Each line below from the one containing "max reg2reg: sx[1]$_DFFE_PP_" through the one containing "max in group" is to be given again exactly, and no line outside that span.
┏━━
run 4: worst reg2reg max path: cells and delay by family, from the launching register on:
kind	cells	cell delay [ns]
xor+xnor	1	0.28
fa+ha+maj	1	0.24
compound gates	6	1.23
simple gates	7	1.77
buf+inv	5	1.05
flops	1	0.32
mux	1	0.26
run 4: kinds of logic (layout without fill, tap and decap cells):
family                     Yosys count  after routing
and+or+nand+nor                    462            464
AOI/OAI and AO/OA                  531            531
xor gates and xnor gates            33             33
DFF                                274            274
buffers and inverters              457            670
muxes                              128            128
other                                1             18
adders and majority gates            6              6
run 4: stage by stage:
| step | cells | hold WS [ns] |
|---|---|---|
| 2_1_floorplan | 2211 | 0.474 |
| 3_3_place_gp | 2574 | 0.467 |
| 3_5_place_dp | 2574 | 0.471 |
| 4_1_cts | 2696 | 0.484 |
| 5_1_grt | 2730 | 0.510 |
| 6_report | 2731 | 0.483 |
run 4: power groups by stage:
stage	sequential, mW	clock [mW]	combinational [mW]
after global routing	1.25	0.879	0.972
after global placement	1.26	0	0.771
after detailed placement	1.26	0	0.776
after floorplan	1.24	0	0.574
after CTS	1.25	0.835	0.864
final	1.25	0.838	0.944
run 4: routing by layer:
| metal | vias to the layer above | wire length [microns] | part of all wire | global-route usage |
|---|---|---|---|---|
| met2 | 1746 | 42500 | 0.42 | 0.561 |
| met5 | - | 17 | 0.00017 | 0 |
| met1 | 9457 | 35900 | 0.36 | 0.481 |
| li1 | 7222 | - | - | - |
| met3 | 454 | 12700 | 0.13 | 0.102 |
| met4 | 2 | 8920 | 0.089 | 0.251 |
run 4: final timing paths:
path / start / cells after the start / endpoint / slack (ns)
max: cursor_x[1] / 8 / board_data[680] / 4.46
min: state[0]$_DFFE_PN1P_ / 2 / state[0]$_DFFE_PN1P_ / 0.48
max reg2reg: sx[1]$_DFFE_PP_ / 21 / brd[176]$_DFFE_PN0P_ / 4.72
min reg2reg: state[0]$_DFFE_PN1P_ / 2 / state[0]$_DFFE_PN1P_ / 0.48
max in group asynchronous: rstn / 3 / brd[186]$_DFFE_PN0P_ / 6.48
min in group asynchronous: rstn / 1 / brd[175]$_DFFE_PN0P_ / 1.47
Context: an optimization exercise on an open-source flow, tuned for small area, a short achievable clock period and few clock cycles. The choices shown serve that exercise and are no tape-out recipe.
Only simulation tests tie the RTL to the original design; equivalence was not proved.
Power and IR drop assume default switching activity.

## quartz
## ordered_list_append_remove
module ordered_list_append_remove (
  input  wire                                clk,
  input  wire                                rst_n,
  input  wire                                in_valid,
  output logic                               in_stall,
  input  wire        [ola_pkg::KIND_W-1:0]   in_kind,
  input  wire signed [ola_pkg::VAL_W-1:0]    in_value,
  output logic                               out_valid,
  input  wire                                out_stall,
  output logic       [ola_pkg::STATUS_W-1:0] out_status,
  output logic signed [ola_pkg::VAL_W-1:0]   out_entry,
  output logic                               out_last
);
Size: about 1200 flip-flops, about 76 I/O pins.
Settings: LEC_CHECK=0, CAP_MARGIN=20, CORE_MARGIN=2, CORE_UTILIZATION=40, CTS_BUF_LIST=sky130_fd_sc_hd__clkbuf_16, CTS_CLUSTER_DIAMETER=100, CTS_CLUSTER_SIZE=20, SETUP_SLACK_MARGIN=2.7, SLEW_MARGIN=20; clock period 5.5 ns.
run.sh (not shown) runs the stock make flow with config.mk's settings and CLKGATE_MAP_FILE= SYNTH_SCRIPT=/design/flow/synth_recipe.tcl, a recipe that flattens the netlist after the stock synthesis.
quartz completed; timing, DRC and antenna clean
Testbench counts of quartz, summed over its fixed seeds: cycles 22,371.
┗━━
_SOLUTION_
max reg2reg: sx[1]$_DFFE_PP_ / 21 / brd[176]$_DFFE_PN0P_ / 4.72
min reg2reg: state[0]$_DFFE_PN1P_ / 2 / state[0]$_DFFE_PN1P_ / 0.48
max in group asynchronous: rstn / 3 / brd[186]$_DFFE_PN0P_ / 6.48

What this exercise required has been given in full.